** AVAILABLE DATA follows **
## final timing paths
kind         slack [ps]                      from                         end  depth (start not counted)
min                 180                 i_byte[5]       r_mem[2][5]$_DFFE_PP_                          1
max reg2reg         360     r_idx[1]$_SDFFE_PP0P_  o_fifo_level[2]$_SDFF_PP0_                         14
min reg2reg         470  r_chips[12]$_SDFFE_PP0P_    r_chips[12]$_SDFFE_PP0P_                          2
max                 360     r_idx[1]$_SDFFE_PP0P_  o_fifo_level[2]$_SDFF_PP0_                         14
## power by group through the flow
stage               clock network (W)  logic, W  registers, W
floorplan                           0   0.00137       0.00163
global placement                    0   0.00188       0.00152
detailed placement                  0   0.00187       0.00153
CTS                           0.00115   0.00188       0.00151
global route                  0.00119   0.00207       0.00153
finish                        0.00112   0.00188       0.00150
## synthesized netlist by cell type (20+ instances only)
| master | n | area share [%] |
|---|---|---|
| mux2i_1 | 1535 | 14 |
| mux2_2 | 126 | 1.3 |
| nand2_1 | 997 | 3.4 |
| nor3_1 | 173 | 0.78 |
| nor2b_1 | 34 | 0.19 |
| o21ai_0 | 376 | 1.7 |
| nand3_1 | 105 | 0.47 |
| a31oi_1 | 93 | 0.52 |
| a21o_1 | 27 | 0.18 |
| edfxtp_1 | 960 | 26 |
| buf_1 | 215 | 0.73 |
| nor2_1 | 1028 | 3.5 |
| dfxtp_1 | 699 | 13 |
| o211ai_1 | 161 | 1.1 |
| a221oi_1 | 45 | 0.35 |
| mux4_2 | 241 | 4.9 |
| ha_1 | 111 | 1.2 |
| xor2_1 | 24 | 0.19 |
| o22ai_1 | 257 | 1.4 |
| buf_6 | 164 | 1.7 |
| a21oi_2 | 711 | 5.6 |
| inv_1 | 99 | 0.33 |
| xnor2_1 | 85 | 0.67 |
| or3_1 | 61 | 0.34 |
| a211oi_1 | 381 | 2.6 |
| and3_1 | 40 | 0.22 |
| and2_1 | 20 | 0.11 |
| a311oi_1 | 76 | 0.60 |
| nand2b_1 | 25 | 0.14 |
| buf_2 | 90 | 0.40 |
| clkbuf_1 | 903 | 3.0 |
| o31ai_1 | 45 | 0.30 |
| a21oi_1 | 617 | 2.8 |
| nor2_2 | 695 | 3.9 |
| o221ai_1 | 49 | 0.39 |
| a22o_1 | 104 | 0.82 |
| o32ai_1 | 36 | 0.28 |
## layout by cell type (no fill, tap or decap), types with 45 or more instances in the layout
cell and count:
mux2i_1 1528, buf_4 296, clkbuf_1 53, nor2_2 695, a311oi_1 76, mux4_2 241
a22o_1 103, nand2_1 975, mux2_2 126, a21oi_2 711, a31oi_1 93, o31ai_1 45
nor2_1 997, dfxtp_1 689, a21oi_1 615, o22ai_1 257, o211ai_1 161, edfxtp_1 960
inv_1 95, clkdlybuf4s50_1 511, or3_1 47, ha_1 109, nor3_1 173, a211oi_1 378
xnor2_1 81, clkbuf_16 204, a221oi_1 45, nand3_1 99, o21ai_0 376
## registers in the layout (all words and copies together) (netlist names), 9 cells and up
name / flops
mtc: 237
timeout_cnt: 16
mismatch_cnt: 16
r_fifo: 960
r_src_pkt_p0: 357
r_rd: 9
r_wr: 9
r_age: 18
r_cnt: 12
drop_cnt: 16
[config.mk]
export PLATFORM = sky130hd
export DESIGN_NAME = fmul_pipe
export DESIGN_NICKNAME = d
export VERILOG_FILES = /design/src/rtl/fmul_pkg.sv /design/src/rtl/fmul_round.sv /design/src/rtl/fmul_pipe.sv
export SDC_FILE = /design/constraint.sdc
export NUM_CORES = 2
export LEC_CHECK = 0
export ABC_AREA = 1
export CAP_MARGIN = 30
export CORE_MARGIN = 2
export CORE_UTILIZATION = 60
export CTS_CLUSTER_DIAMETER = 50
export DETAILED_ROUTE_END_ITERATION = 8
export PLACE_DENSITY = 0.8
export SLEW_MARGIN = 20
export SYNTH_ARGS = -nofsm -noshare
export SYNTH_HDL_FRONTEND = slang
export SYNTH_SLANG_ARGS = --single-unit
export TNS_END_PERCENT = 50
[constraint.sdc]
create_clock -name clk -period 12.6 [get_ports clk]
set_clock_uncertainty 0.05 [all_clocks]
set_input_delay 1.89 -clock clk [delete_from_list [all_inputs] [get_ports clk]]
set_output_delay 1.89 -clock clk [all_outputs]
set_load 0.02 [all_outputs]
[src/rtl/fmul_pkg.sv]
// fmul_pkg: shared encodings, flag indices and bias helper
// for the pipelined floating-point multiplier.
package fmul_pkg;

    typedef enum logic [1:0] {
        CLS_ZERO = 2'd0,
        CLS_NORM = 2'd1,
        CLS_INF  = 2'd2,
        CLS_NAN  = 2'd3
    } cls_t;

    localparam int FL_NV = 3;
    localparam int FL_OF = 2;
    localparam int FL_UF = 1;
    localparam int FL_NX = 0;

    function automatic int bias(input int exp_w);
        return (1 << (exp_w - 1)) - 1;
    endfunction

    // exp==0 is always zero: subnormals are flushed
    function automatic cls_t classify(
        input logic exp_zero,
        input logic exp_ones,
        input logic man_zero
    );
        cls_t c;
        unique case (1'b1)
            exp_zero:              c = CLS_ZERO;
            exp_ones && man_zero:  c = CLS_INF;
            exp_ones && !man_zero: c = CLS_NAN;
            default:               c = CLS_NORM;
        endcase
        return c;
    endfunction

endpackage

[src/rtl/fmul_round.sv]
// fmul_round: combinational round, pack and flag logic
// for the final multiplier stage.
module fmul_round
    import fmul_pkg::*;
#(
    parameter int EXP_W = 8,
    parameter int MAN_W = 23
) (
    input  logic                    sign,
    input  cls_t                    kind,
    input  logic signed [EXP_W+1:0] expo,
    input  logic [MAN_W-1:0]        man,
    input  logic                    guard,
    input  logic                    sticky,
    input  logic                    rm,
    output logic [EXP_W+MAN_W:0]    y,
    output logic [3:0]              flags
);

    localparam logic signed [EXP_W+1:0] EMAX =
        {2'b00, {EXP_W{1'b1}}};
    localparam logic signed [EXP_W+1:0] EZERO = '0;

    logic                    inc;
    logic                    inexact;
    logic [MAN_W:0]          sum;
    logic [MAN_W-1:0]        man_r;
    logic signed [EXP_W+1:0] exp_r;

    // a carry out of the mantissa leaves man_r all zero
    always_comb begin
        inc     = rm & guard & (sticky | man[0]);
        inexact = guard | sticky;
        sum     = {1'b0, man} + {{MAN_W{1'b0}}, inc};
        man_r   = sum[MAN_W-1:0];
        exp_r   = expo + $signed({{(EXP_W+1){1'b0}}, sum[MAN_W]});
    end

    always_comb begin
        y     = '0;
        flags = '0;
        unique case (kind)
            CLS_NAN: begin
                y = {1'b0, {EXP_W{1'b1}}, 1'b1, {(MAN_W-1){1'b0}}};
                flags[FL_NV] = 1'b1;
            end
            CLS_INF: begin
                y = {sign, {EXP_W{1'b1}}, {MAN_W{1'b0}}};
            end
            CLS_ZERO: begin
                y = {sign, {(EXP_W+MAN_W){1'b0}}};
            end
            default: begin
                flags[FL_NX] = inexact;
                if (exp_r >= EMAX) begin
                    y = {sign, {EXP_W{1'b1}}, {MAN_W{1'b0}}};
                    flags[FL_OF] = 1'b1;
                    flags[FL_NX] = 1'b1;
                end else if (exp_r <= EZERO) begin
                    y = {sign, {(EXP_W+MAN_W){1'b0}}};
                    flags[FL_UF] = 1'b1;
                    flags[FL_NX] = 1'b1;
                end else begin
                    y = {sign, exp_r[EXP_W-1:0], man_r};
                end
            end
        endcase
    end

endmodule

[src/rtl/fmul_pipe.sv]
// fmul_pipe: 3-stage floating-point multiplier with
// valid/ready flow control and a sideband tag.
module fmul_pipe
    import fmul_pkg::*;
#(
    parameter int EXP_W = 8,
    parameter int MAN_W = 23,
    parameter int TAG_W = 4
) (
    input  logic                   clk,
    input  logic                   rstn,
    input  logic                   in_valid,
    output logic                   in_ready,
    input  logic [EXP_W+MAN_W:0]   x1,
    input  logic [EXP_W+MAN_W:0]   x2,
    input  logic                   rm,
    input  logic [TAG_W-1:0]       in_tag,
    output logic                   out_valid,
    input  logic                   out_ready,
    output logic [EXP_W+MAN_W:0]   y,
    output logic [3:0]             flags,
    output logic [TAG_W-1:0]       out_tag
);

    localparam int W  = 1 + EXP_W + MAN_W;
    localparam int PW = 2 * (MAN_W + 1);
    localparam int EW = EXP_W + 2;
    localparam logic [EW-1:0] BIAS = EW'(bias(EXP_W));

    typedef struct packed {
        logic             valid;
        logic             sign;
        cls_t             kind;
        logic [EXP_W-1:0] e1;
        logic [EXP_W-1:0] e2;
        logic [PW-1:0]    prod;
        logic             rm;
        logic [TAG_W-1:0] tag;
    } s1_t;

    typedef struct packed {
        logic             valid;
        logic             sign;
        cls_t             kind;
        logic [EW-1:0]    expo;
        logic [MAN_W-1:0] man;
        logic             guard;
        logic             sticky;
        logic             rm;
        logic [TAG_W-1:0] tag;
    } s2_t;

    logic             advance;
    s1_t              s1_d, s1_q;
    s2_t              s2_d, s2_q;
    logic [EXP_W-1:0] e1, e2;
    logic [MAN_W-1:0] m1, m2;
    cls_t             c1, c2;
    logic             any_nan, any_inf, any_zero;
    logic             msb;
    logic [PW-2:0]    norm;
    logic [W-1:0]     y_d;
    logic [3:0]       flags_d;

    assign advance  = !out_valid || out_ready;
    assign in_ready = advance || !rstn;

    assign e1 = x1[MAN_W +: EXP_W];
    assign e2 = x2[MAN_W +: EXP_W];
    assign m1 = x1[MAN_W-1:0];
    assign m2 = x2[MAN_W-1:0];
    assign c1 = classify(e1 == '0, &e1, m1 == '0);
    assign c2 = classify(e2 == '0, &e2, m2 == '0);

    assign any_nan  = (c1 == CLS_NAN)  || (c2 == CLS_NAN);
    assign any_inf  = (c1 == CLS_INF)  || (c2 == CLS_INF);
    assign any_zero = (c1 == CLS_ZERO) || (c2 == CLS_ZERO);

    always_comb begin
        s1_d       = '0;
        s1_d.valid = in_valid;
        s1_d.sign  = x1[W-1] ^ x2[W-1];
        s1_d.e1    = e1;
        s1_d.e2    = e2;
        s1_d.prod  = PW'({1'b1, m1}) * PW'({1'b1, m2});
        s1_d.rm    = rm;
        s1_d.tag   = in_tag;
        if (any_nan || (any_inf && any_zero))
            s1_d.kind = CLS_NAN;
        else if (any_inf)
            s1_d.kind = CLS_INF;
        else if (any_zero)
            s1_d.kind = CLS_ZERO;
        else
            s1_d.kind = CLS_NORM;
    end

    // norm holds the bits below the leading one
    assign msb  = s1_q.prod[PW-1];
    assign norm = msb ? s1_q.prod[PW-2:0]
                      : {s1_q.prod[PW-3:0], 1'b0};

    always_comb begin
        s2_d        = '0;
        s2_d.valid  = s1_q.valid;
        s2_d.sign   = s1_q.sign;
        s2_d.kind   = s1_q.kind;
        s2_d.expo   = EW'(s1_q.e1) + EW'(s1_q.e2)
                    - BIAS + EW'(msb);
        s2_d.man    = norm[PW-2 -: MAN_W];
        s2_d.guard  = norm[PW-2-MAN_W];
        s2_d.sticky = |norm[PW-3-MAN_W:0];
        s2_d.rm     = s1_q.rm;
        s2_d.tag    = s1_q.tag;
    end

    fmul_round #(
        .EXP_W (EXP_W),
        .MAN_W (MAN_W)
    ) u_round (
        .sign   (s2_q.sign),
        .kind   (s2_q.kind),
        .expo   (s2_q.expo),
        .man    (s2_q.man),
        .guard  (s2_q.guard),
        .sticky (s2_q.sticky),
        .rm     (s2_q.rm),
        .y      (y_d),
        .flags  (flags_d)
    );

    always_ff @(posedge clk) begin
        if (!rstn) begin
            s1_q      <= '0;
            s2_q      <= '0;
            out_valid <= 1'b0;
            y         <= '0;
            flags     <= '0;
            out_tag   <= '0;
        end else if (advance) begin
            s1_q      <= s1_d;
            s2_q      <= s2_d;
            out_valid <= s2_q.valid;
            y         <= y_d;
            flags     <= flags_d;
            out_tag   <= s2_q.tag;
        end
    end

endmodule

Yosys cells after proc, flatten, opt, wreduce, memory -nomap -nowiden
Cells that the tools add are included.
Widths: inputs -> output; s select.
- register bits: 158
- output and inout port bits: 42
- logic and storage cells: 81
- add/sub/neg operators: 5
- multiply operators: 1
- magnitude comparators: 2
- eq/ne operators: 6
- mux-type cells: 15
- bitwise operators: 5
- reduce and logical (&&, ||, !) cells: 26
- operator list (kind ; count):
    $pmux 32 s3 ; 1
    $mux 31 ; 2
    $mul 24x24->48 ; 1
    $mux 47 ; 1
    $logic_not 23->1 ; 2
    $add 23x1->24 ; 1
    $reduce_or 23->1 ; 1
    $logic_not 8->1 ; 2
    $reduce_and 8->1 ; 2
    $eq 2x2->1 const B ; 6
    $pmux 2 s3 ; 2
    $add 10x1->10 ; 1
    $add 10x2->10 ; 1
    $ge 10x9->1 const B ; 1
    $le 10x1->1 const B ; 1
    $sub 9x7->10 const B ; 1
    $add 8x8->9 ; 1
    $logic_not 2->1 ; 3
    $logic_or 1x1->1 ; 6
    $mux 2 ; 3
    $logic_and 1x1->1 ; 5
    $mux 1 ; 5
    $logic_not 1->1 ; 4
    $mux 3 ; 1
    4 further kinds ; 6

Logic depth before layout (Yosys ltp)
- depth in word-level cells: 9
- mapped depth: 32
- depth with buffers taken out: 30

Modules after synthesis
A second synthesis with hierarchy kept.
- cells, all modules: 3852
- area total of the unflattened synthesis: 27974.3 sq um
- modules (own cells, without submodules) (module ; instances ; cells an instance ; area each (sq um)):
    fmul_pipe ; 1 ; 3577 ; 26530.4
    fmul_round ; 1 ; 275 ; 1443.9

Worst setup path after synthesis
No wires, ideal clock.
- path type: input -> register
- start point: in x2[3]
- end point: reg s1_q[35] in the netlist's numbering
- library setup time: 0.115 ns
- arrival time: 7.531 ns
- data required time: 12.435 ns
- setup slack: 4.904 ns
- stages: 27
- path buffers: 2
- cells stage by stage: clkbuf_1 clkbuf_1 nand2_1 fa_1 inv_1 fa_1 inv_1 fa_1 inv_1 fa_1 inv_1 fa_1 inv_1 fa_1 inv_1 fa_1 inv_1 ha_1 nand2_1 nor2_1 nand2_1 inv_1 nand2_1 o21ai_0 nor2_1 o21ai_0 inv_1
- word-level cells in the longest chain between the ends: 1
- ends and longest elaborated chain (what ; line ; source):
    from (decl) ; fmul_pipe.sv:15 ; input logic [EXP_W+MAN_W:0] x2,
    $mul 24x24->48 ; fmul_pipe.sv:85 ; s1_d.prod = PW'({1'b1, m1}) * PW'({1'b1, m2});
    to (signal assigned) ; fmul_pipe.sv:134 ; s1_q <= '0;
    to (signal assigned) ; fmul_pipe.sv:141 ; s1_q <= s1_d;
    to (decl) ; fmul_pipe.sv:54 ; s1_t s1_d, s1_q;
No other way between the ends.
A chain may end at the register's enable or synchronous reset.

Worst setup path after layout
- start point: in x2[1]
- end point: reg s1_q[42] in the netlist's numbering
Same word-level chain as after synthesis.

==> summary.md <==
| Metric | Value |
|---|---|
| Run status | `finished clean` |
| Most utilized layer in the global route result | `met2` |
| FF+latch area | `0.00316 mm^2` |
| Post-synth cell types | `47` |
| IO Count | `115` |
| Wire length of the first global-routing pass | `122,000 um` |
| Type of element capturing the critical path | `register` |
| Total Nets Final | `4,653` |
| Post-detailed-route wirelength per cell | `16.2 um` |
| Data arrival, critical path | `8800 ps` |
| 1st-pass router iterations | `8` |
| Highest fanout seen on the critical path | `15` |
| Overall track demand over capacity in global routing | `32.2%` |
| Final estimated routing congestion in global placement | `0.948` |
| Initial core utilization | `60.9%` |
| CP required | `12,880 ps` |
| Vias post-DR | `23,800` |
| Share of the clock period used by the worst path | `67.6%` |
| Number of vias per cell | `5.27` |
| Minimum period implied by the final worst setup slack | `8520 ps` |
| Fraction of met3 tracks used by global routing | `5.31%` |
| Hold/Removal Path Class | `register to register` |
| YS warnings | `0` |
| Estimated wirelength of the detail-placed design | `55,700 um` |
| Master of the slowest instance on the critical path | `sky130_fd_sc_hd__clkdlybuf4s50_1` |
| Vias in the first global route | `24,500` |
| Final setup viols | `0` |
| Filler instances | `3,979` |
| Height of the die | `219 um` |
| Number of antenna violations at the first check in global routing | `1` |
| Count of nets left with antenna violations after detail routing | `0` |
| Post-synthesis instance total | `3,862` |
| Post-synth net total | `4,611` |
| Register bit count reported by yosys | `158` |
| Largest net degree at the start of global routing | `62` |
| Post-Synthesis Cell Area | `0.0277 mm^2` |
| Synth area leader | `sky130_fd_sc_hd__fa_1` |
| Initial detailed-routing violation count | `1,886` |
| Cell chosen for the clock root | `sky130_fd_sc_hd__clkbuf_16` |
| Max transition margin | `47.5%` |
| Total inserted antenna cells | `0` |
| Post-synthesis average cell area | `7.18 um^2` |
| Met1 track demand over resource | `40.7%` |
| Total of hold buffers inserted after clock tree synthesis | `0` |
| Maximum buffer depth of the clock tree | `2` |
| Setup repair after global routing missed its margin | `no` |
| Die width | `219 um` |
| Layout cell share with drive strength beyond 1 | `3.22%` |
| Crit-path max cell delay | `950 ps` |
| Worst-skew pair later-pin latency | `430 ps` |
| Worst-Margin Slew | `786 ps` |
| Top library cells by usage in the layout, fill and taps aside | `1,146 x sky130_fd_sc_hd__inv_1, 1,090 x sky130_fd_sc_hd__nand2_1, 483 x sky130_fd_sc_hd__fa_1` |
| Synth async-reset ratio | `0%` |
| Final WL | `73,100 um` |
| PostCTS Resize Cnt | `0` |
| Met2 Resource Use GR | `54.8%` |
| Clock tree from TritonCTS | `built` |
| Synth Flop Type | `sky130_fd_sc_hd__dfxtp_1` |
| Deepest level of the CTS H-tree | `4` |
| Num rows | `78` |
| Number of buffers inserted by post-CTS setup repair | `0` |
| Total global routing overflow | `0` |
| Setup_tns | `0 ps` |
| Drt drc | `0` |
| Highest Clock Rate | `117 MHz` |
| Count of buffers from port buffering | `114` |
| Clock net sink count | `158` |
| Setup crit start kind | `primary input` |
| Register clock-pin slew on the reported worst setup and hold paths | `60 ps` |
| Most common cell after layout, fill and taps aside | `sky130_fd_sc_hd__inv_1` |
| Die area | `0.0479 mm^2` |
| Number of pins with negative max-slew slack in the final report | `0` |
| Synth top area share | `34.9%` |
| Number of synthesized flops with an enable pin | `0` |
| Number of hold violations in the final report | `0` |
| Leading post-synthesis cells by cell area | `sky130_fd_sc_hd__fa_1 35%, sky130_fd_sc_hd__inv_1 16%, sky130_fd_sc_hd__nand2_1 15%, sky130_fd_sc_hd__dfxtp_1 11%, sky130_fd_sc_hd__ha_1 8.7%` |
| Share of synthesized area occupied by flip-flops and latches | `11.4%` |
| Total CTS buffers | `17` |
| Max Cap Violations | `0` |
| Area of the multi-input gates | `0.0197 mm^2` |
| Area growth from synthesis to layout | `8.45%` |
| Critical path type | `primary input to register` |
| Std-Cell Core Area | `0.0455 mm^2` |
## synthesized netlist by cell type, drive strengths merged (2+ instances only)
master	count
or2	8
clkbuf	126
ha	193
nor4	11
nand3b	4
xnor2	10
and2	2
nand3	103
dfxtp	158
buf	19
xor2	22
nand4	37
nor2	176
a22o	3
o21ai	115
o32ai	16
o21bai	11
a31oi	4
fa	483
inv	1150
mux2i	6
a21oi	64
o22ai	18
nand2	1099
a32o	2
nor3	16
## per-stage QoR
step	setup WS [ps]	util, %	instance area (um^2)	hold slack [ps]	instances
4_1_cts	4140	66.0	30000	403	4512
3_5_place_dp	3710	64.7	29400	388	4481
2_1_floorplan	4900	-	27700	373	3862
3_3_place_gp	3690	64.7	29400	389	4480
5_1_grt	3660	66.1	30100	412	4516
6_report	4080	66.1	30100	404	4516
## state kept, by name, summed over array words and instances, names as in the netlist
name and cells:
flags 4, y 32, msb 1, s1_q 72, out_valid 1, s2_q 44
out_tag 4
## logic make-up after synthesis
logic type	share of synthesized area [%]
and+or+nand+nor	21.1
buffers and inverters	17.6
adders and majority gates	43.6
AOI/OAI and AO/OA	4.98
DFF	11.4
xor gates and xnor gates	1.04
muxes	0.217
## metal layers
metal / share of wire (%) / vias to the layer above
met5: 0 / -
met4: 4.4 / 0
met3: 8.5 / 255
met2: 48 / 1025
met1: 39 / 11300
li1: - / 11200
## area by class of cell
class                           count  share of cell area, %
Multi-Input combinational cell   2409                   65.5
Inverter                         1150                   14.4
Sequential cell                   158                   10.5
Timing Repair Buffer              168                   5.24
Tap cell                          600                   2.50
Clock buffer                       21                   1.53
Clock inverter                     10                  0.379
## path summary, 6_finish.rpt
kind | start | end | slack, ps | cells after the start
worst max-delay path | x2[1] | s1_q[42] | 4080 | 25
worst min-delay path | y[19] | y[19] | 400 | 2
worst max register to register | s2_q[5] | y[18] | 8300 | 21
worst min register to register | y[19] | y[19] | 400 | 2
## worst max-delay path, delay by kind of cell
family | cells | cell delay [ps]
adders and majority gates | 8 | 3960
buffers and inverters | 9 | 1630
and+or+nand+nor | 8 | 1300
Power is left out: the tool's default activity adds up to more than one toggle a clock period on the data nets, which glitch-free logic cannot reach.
** End of AVAILABLE DATA **
● **REQUIRED WORK**: Find the line with "711 | 5.6 |" in the material above. Reproduce it and each line after it up to and including the line with "mux2i_1 1528, buf_4".

● **SOLUTION TO THIS PROBLEM**:
| a21oi_2 | 711 | 5.6 |
| inv_1 | 99 | 0.33 |
| xnor2_1 | 85 | 0.67 |
| or3_1 | 61 | 0.34 |
| a211oi_1 | 381 | 2.6 |
| and3_1 | 40 | 0.22 |
| and2_1 | 20 | 0.11 |
| a311oi_1 | 76 | 0.60 |
| nand2b_1 | 25 | 0.14 |
| buf_2 | 90 | 0.40 |
| clkbuf_1 | 903 | 3.0 |
| o31ai_1 | 45 | 0.30 |
| a21oi_1 | 617 | 2.8 |
| nor2_2 | 695 | 3.9 |
| o221ai_1 | 49 | 0.39 |
| a22o_1 | 104 | 0.82 |
| o32ai_1 | 36 | 0.28 |
## layout by cell type (no fill, tap or decap), types with 45 or more instances in the layout
cell and count:
mux2i_1 1528, buf_4 296, clkbuf_1 53, nor2_2 695, a311oi_1 76, mux4_2 241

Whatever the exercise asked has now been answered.